Provable Robust Saliency-based Explanations
Chao Chen, Chenghua Guo, Rufeng Chen, Guixiang Ma, Ming Zeng, Xiangwen Liao, Xi Zhang, Sihong Xie
TL;DR
This work addresses the trustworthiness of explanations by moving beyond $\,\ell_p$-based stability to a ranking-centric notion called explanation thickness for the top-$k$ salient features. It introduces R2ET, a training objective that regularizes thickness (and Hessian-related terms) to promote robust rankings, and establishes theoretical links to certified robustness and connections to adversarial training and constrained optimization. Through a multi-objective robustness analysis and extensive experiments across tabular, image, and graph datasets, R2ET demonstrates superior stability of saliency rankings under stealthy attacks while preserving predictive accuracy and generalization across explanation methods.
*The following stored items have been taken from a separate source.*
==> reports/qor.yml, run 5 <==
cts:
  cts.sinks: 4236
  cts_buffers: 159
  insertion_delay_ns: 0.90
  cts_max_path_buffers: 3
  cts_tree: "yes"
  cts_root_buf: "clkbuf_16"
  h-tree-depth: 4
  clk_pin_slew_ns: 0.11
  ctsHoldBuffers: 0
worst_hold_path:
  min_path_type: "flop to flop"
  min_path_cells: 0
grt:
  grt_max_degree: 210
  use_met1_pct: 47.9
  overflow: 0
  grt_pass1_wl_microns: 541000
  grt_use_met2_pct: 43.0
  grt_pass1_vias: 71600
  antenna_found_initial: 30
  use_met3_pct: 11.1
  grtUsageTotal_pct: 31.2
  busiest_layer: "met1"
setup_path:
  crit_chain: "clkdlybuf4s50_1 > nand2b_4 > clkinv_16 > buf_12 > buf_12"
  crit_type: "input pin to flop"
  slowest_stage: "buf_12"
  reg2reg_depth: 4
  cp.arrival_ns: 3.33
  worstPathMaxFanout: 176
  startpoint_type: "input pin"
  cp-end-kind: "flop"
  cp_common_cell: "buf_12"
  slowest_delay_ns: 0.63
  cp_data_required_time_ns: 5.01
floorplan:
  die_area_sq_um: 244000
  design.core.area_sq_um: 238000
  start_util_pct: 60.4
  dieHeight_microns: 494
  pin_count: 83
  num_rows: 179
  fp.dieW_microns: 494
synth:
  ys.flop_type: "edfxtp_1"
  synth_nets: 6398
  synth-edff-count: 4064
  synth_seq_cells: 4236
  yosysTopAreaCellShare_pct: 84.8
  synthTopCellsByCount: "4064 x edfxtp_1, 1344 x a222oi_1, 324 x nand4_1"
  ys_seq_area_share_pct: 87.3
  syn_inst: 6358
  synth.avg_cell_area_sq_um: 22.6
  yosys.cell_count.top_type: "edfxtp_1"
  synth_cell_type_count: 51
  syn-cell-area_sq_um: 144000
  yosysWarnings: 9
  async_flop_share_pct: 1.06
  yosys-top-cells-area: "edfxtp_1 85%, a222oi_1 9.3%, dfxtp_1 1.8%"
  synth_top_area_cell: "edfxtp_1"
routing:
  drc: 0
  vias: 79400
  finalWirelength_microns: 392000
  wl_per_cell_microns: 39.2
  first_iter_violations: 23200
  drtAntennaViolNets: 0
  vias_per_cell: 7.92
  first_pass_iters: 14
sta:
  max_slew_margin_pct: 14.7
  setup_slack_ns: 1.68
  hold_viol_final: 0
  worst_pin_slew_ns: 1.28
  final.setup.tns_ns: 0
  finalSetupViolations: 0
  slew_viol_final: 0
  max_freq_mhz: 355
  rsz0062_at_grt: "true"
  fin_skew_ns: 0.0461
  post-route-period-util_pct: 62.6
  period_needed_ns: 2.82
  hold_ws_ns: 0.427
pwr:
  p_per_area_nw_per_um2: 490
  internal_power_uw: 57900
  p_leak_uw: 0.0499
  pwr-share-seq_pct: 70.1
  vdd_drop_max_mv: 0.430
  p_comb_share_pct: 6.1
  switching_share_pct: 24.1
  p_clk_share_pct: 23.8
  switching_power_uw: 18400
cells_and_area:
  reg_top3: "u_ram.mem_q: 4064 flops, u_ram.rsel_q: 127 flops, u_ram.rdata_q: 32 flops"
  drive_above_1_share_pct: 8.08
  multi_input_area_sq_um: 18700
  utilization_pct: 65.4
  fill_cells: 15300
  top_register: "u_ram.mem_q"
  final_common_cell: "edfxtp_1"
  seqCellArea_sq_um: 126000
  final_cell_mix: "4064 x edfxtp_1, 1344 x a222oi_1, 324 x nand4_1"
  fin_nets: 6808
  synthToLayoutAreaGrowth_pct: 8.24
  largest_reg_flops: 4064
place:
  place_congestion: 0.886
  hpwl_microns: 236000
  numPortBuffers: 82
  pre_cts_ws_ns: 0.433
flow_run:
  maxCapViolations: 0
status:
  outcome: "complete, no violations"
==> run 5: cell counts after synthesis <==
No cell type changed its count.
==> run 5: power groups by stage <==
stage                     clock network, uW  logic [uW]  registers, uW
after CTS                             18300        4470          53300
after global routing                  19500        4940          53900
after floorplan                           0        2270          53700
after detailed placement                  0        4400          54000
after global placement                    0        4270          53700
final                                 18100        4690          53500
Source: an optimization exercise on an open RTL-to-GDS flow (aim: small area and a short achievable clock period). Production flows keep margins and buffers that such runs may drop. Only simulation tests tie the RTL to the original design; equivalence was not proved. Power is estimated from default activity; no workload was simulated.

==> design.v <==
`default_nettype none
package mm_pkg;
  localparam int ARRAY_N = 3;
  localparam int ELEM_W = 8;
  localparam int ACC_W  = 16;
  typedef logic signed [ELEM_W-1:0] elem_t;
  typedef logic signed [ACC_W-1:0]  acc_t;
  typedef enum logic [1:0] {
    SEQ_IDLE = 2'd0,
    SEQ_RUN  = 2'd1,
    SEQ_DONE = 2'd2
  } seq_state_t;
endpackage
`default_nettype wire
`default_nettype none
package mm_regs_pkg;
  localparam int AXI_ADDR_W = 8;
  localparam int AXI_DATA_W = 32;
  localparam logic [AXI_ADDR_W-1:0] REG_CTRL   = 8'h00;
  localparam logic [AXI_ADDR_W-1:0] REG_STATUS = 8'h04;
  localparam logic [AXI_ADDR_W-1:0] OPND_BASE  = 8'h40;
  localparam logic [AXI_ADDR_W-1:0] RES_BASE   = 8'h80;
  localparam int CTRL_START = 0;
  localparam int CTRL_CLEAR = 1;
  localparam int STAT_BUSY = 0;
  localparam int STAT_DONE = 1;
  localparam int STAT_FULL = 2;
  typedef enum logic [1:0] {
    RESP_OKAY   = 2'b00,
    RESP_SLVERR = 2'b10
  } axi_resp_t;
endpackage
`default_nettype wire
`timescale 1ns/1ps
`default_nettype none
module mm_top (
  input  logic        clk,
  input  logic        rst_n,
  input  logic        i_awvalid,
  output logic        o_awready,
  input  logic [7:0]  i_awaddr,
  input  logic        i_wvalid,
  output logic        o_wready,
  input  logic [31:0] i_wdata,
  input  logic [3:0]  i_wstrb,
  output logic        o_bvalid,
  input  logic        i_bready,
  output logic [1:0]  o_bresp,
  input  logic        i_arvalid,
  output logic        o_arready,
  input  logic [7:0]  i_araddr,
  output logic        o_rvalid,
  input  logic        i_rready,
  output logic [31:0] o_rdata,
  output logic [1:0]  o_rresp
);
  logic        bvalid_q;
  logic        bslverr_q;
  logic        start_q;
  logic        clear_q;
  logic        busy_q;
  logic        done_q;
  logic [2:0]  cnt_q;
  logic [17:0] mask_q;
  logic        newbit_q;
  logic        full;
  logic        accept;
  logic        wr_go;
  logic        wr_ctrl;
  logic        wr_opnd;
  logic [4:0]  wr_slot;
  logic        opnd_we;
  assign wr_go     = i_awvalid && i_wvalid && !bvalid_q;
  assign o_awready = wr_go;
  assign o_wready  = wr_go;
  assign wr_ctrl = (i_awaddr == 8'h00);
  assign wr_opnd = (i_awaddr[1:0] == 2'b00) &&
                   ((i_awaddr[7:6] == 2'b01) || (i_awaddr[7:3] == 5'b10000));
  assign wr_slot = i_awaddr[6:2] - 5'd16;
  assign opnd_we = wr_go && wr_opnd && !busy_q;
  always_ff @(posedge clk or negedge rst_n) begin
    if (!rst_n) begin
      bvalid_q <= 1'b0;
      start_q  <= 1'b0;
      clear_q  <= 1'b0;
    end else begin
      if (bvalid_q && i_bready) bvalid_q <= 1'b0;
      if (wr_go) bvalid_q <= 1'b1;
      start_q <= wr_go && wr_ctrl && i_wdata[0];
      clear_q <= wr_go && wr_ctrl && i_wdata[1];
    end
  end
  always_ff @(posedge clk) begin
    if (wr_go) bslverr_q <= !(wr_ctrl || (wr_opnd && !busy_q));
  end
  assign o_bvalid = bvalid_q;
  assign o_bresp  = {bslverr_q, 1'b0};
  logic signed [7:0] opnd_q [18];
  always_ff @(posedge clk) begin
    for (int s = 0; s < 18; s++) begin
      if (opnd_we && wr_slot == 5'(s)) opnd_q[s] <= i_wdata[7:0];
    end
  end
  always_ff @(posedge clk or negedge rst_n) begin
    if (!rst_n) begin
      mask_q   <= '0;
      newbit_q <= 1'b0;
    end else begin
      newbit_q <= 1'b0;
      if (clear_q) begin
        mask_q <= '0;
      end else if (opnd_we) begin
        mask_q[wr_slot] <= 1'b1;
        newbit_q        <= !mask_q[wr_slot];
      end
    end
  end
  assign full = (&mask_q) && !newbit_q;
  assign accept = start_q && full && !busy_q;
  always_ff @(posedge clk or negedge rst_n) begin
    if (!rst_n) begin
      busy_q <= 1'b0;
      done_q <= 1'b0;
    end else if (accept) begin
      busy_q <= 1'b1;
      done_q <= 1'b0;
    end else if (busy_q && cnt_q == 3'd7) begin
      busy_q <= 1'b0;
      done_q <= 1'b1;
    end
  end
  always_ff @(posedge clk) begin
    if (accept) cnt_q <= 3'd0;
    else if (busy_q) cnt_q <= cnt_q + 3'd1;
  end
  logic [2:0] ph_i_q;
  logic [2:0] ph_j_q;
  always_ff @(posedge clk or negedge rst_n) begin
    if (!rst_n) begin
      ph_i_q <= 3'b001;
      ph_j_q <= 3'b001;
    end else begin
      ph_j_q <= {ph_j_q[1:0], ph_j_q[2]};
      if (ph_j_q[2]) ph_i_q <= {ph_i_q[1:0], ph_i_q[2]};
    end
  end
  logic signed [7:0]  a_sel [3];
  logic signed [7:0]  b_sel [3];
  logic signed [15:0] prod_q [3];
  logic        [15:0] sum;
  logic               ring_we;
  logic        [15:0] ring_q [9];
  always_comb begin
    for (int k = 0; k < 3; k++) begin
      a_sel[k] = ({8{ph_i_q[0]}} & opnd_q[k])     |
                 ({8{ph_i_q[1]}} & opnd_q[3 + k]) |
                 ({8{ph_i_q[2]}} & opnd_q[6 + k]);
      b_sel[k] = ({8{ph_j_q[0]}} & opnd_q[9 + 3 * k])     |
                 ({8{ph_j_q[1]}} & opnd_q[9 + 3 * k + 1]) |
                 ({8{ph_j_q[2]}} & opnd_q[9 + 3 * k + 2]);
    end
  end
  always_ff @(posedge clk) begin
    for (int k = 0; k < 3; k++) prod_q[k] <= a_sel[k] * b_sel[k];
  end
  assign sum     = prod_q[0] + prod_q[1] + prod_q[2];
  assign ring_we = accept || busy_q;
  always_ff @(posedge clk) begin
    ring_q[0] <= ring_we ? sum : ring_q[8];
    for (int p = 1; p < 9; p++) ring_q[p] <= ring_q[p-1];
  end
  logic        arready_q;
  logic        rvalid_q;
  logic        rslverr_q;
  logic [15:0] rdata_q;
  logic        ar_go;
  logic        rd_ctrl;
  logic        rd_stat;
  logic        rd_res;
  logic [8:0]  rd_k;
  logic [8:0]  phase;
  logic [8:0]  rd_pos;
  logic [15:0] rd_val;
  logic [15:0] rd_data;
  assign ar_go   = i_arvalid && arready_q;
  assign rd_ctrl = (i_araddr == 8'h00);
  assign rd_stat = (i_araddr == 8'h04);
  assign rd_res  = (i_araddr[7] == 1'b1) && (i_araddr[1:0] == 2'b00) &&
                   (i_araddr[6:2] <= 5'd8);
  always_comb begin
    for (int f = 0; f < 9; f++) phase[f] = ph_i_q[f / 3] && ph_j_q[f % 3];
    for (int k = 0; k < 9; k++) rd_k[k] = (i_araddr[5:2] == 4'(k));
    for (int p = 0; p < 9; p++) begin
      rd_pos[p] = 1'b0;
      for (int k = 0; k < 9; k++) rd_pos[p] = rd_pos[p] | (rd_k[k] & phase[(p + k + 2) % 9]);
    end
    rd_val = '0;
    for (int p = 0; p < 9; p++) rd_val = rd_val | ({16{rd_pos[p]}} & ring_q[p]);
    rd_data = '0;
    if (rd_res) rd_data = rd_val;
    else if (rd_stat) rd_data = {13'd0, full, done_q, busy_q};
  end
  always_ff @(posedge clk or negedge rst_n) begin
    if (!rst_n) begin
      arready_q <= 1'b0;
      rvalid_q  <= 1'b0;
    end else if (ar_go) begin
      arready_q <= 1'b0;
      rvalid_q  <= 1'b1;
    end else begin
      if (rvalid_q && i_rready) rvalid_q <= 1'b0;
      arready_q <= !rvalid_q || i_rready;
    end
  end
  always_ff @(posedge clk) begin
    if (ar_go) begin
      rslverr_q <= !(rd_ctrl || rd_stat || rd_res);
      rdata_q   <= rd_data;
    end
  end
  assign o_arready = arready_q;
  assign o_rvalid  = rvalid_q;
  assign o_rresp   = {rslverr_q, 1'b0};
  assign o_rdata   = {{16{rdata_q[15]}}, rdata_q};
endmodule
`default_nettype wire
Background: an optimization exercise with open tools, aiming at small area and a short achievable clock period. Do not read the settings as production practice.
In this exercise RTL edits were held to simulation tests only and were not proved equivalent to the original.

// crc_unit
module crc_unit
(
  input  logic                     m,
  input  logic                     reset,
  input  logic                     wr,            
  input  logic                     rd,            
  input  crc_reg_pkg::reg_addr_t   addr,
  input  crc_data_pkg::crc_word_t  wdata,
  output crc_data_pkg::crc_word_t  rdata,
  output logic                     rdata_valid
);
clock: 15.0 ns
lec_check: 0
cap_margin: 20
core_margin: 2
core_utilization: 40
place_density: 0.6
slew_margin: 20
synth_hierarchical: 1
synth_minimum_keep_size: 0
standard.sh (not shown) runs the stock make flow with config.mk's settings and CLKGATE_MAP_FILE= SYNTH_SCRIPT=/design/flow/synth_recipe.tcl, a recipe that flattens the netlist after the stock synthesis.
==> flow/flow/run.sh <==
#!/bin/bash
# Standard layout, with timing repair aimed well below the clock period so
# that the achieved period shrinks; constraints are left as given.
set -o pipefail
cat standard.sh > standard_copy.log
cat config.mk > config_copy.log
export SETUP_SLACK_MARGIN=8.5
export TNS_END_PERCENT=20
# port buffers: the smallest plain buffer, resized later where timing needs it
export BUFFER_PORTS_ARGS="-buffer_cell sky130_fd_sc_hd__buf_1"
bash standard.sh synth > synth.log 2>&1 || exit 1
bash standard.sh > finish.log 2>&1 || exit 1
The first run completed without violations.
Rerun with:
--- a/flow/flow/run.sh
+++ b/flow/flow/run.sh
@@ -7,2 +7,2 @@
-export SETUP_SLACK_MARGIN=8.5
-export TNS_END_PERCENT=20
+export SETUP_SLACK_MARGIN=7.5
+export TNS_END_PERCENT=100
Outcome:
- die area stays the same
- wire length decreases by a little under a tenth
- core utilization decreases by 2.2 points
- register-to-register slack gets worse by 170 ps
- maximum frequency decreases by a few percent
- global-route usage decreases by 1.6 points
Rerun with:
--- a/flow/flow/run.sh
+++ b/flow/flow/run.sh
@@ -7,2 +7,2 @@
-export SETUP_SLACK_MARGIN=7.5
-export TNS_END_PERCENT=100
+export SETUP_SLACK_MARGIN=6.5
+export TNS_END_PERCENT=20
Outcome:
- The new run produced a clean layout
- worst setup slack loses 930 ps
- non-clock buffer count fell by 10
- cell count is about the same
- routed wire length goes down slightly
- critical path depth went down by 1
Rerun with:
--- a/flow/flow/run.sh
+++ b/flow/flow/run.sh
@@ -7 +7 @@
-export SETUP_SLACK_MARGIN=6.5
+export SETUP_SLACK_MARGIN=7
What happened: Worst setup slack gets better by 500 ps; fmax is higher by 6.4%; wire length stays flat; non-clock buffer count came out higher by 3; die area does not change; critical path depth does not change.
Rerun with:
--- a/flow/flow/run.sh
+++ b/flow/flow/run.sh
@@ -7 +7 @@
-export SETUP_SLACK_MARGIN=7
+export SETUP_SLACK_MARGIN=8.5
Settings changed: CORE_UTILIZATION 40 to 50, PLACE_DENSITY 0.6 to 0.65.
Outcome:
- via count goes up by 8.0%
- non-clock buffer count goes up by 104
- count of clock-buffer cells in the layout stays the same
- setup slack gains 340 ps
- design area goes up by 11%
- area after synthesis stays the same
- synthesized cell count does not change

========
== run A ==
crc_unit again, from the RTL that the note above started with.
Settings: LEC_CHECK=0, CAP_MARGIN=20, CORE_MARGIN=2, CORE_UTILIZATION=35, PLACE_DENSITY=0.6, SLEW_MARGIN=20, SYNTH_HIERARCHICAL=1, SYNTH_MINIMUM_KEEP_SIZE=0; clock period 15.0 ns.
==> flow/flow/run.sh <==
#!/bin/bash
# Standard layout, with timing repair aimed well below the clock period so
# that the achieved period shrinks; constraints are left as given.
set -o pipefail
cat standard.sh > standard_copy.log
cat config.mk > config_copy.log
export SETUP_SLACK_MARGIN=7.5
export TNS_END_PERCENT=20
# port buffers: the smallest plain buffer, resized later where timing needs it
export BUFFER_PORTS_ARGS="-buffer_cell sky130_fd_sc_hd__buf_1"
bash standard.sh synth > synth.log 2>&1 || exit 1
bash standard.sh > finish.log 2>&1 || exit 1
[inputs] run B vs run A
- swapping 35 for 40 in CORE_UTILIZATION
-- flow/flow/run.sh --
<<< run A, line 6
cat config.mk > config_copy.log
export SETUP_SLACK_MARGIN=7.5
export TNS_END_PERCENT=20
# port buffers: the smallest plain buffer, resized later where timing needs it
export BUFFER_PORTS_ARGS="-buffer_cell sky130_fd_sc_hd__buf_1"
>>> run B, line 6
cat config.mk > config_copy.log
export SETUP_SLACK_MARGIN=7.5
export TNS_END_PERCENT=5
# port buffers: the smallest plain buffer, resized later where timing needs it
export BUFFER_PORTS_ARGS="-buffer_cell sky130_fd_sc_hd__buf_1"
### Flow results
- Compared with run A, run B has extra setup slack.
- Critical path launch point: wdata[24] -> run B, wdata[5] -> run A
- Of the two values seen for library cell contributing the largest single delay on the critical path, sky130_fd_sc_hd__buf_1 was produced by run A and sky130_fd_sc_hd__xor2_2 by run B.
- Run B vs run A: cell area down
- Run B vs. run A: area growth from synthesis to layout now smaller; final cell count lower; buffers inserted during post-CTS setup optimization fell 3.
- Worst hold-check slack: run B vs run A down 0.0045 ns
For run C, these inputs were changed with respect to run B:
-- flow/flow/run.sh --
<<< run B, line 6
cat config.mk > config_copy.log
export SETUP_SLACK_MARGIN=7.5
export TNS_END_PERCENT=5
# port buffers: the smallest plain buffer, resized later where timing needs it
export BUFFER_PORTS_ARGS="-buffer_cell sky130_fd_sc_hd__buf_1"
>>> run C, line 6
cat config.mk > config_copy.log
export SETUP_SLACK_MARGIN=7.5
export TNS_END_PERCENT=20
# port buffers: the smallest plain buffer, resized later where timing needs it
export BUFFER_PORTS_ARGS="-buffer_cell sky130_fd_sc_hd__buf_1"
### Flow results
- Changes observed in run C relative to run B: length in cells of the worst reg-to-reg path closely matched the old numbers, synthesized area closely matched the old numbers, synthesized cell count closely matched the old numbers, utilization closely matched the old numbers.
- Share of layout cells above drive strength 1 of run C is on par with run B.
- Routed wire length: run B vs run C identical
Here is what was changed in the inputs of run D compared with run C.
-- flow/flow/run.sh --
<<< run C, line 5
cat standard.sh > standard_copy.log
cat config.mk > config_copy.log
export SETUP_SLACK_MARGIN=7.5
export TNS_END_PERCENT=20
# port buffers: the smallest plain buffer, resized later where timing needs it
>>> run D, line 5
cat standard.sh > standard_copy.log
cat config.mk > config_copy.log
export SETUP_SLACK_MARGIN=8
export TNS_END_PERCENT=20
# port buffers: the smallest plain buffer, resized later where timing needs it
--- outcome ---
- Re number of buffers inserted by port buffering: no difference whatsoever between run D and run C.
- Compared with run C, cell count in run D increased by a few percent.
- No stage failed in run D, and the final checks on the layout all came back clean.
- From run C to run D the numbers moved as follows: wire length went up about 11%; post-route clock period utilization went down 0.63 points; detailed-route via count went up 6.7%; worst setup slack went up 0.095 ns.
### run D -> run E
-- flow/flow/run.sh --
<<< run D, line 5
cat standard.sh > standard_copy.log
cat config.mk > config_copy.log
export SETUP_SLACK_MARGIN=8
export TNS_END_PERCENT=20
# port buffers: the smallest plain buffer, resized later where timing needs it
>>> run E, line 5
cat standard.sh > standard_copy.log
cat config.mk > config_copy.log
export SETUP_SLACK_MARGIN=10
export TNS_END_PERCENT=20
# port buffers: the smallest plain buffer, resized later where timing needs it
==> notes.md <==
- A capturing element of the worst setup path of u_engine.rem[29]$_SDFFE_PP1P_ is what run D shows, while u_engine.rem[11]$_SDFFE_PP1P_ belongs to run E.
- Status: width of the chip parity (run D, run E)
- Summary of run E over run D: total placed cells including tap cells held steady, pre-CTS worst setup slack shrank by 0.091 ns.
- The run with more setup slack is run E; run D has less.
- Cell with the largest stage delay on the worst path: sky130_fd_sc_hd__xor2_2 -> run E, sky130_fd_sc_hd__xor2_1 -> run D
- Changes observed in run E relative to run D: initial antenna violation count closely matched the old numbers, number of buffer cells added on primary ports ~0 delta.
- Summary of run E over run D: area added between synthesis and finish decreased 0.85 points; non-clock buffer count has decreased; core utilization dropped 0.34 points; maximum fanout along the worst path went down 7.

## static timing again, ports no longer ideal
Ports are ideal in the flow. The routed layouts listed here were re-timed in OpenROAD.
Step 1: set_driving_cell puts a clkbuf_16 on m and a buf_2 on each other input, an assumption about the parent block.
Step 2 times the ports against the registers' clock, not the clock port: input delays grow and output delays shrink by t, the midpoint of the rising clock arrivals with the driver on.
Slacks: ideal / step 1 / step 2; pairs: ideal / step 1.
run | t, ns | slack for setup (ns) | hold WS [ns] | worst data-port slew with drivers (ns)
the first run of note 1 | 0.434 | 7.783 / 7.801 / 7.366 | 0.492 / 0.492 / 0.492 | 0.05
the second run of note 1 | 0.440 | 7.571 / 7.594 / 7.154 | 0.459 / 0.459 / 0.459 | 0.07
the third run of note 1 | 0.440 | 6.639 / 6.669 / 6.229 | 0.460 / 0.460 / 0.460 | 0.06
the fourth run of note 1 | 0.443 | 7.140 / 7.168 / 6.725 | 0.459 / 0.459 / 0.459 | 0.06
the fifth run of note 1 | 0.451 | 7.477 / 7.477 / 7.198 | 0.488 / 0.488 / 0.488 | 0.07
run A | 0.446 | 7.522 / 7.556 / 7.110 | 0.464 / 0.464 / 0.464 | 0.04
run B | 0.440 | 7.571 / 7.594 / 7.154 | 0.459 / 0.459 / 0.459 | 0.07
run C | 0.440 | 7.571 / 7.594 / 7.154 | 0.459 / 0.459 / 0.459 | 0.07
run D | 0.443 | 7.666 / 7.666 / 7.261 | 0.460 / 0.460 / 0.460 | 0.05
run E | 0.456 | 7.756 / 7.762 / 7.307 | 0.482 / 0.482 / 0.482 | 0.07
After both steps setup and hold are still met in every run listed. The setup slack of run E, which loses most, moves by +0.006 ns with the drivers and by -0.449 ns with both steps.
The results suggest thickness as a high-signal criterion for selecting robust explanations and provide practical, theoretically grounded defenses against manipulation of explanations in real-world settings.
Abstract
To foster trust in machine learning models, explanations must be faithful and stable for consistent insights. Existing relevant works rely on the $\ell_p$ distance for stability assessment, which diverges from human perception. Besides, existing adversarial training (AT) associated with intensive computations may lead to an arms race. To address these challenges, we introduce a novel metric to assess the stability of top-$k$ salient features. We introduce R2ET which trains for stable explanation by efficient and effective regularizer, and analyze R2ET by multi-objective optimization to prove numerical and statistical stability of explanations. Moreover, theoretical connections between R2ET and certified robustness justify R2ET's stability in all attacks. Extensive experiments across various data modalities and model architectures show that R2ET achieves superior stability against stealthy attacks, and generalizes effectively across different explanation methods.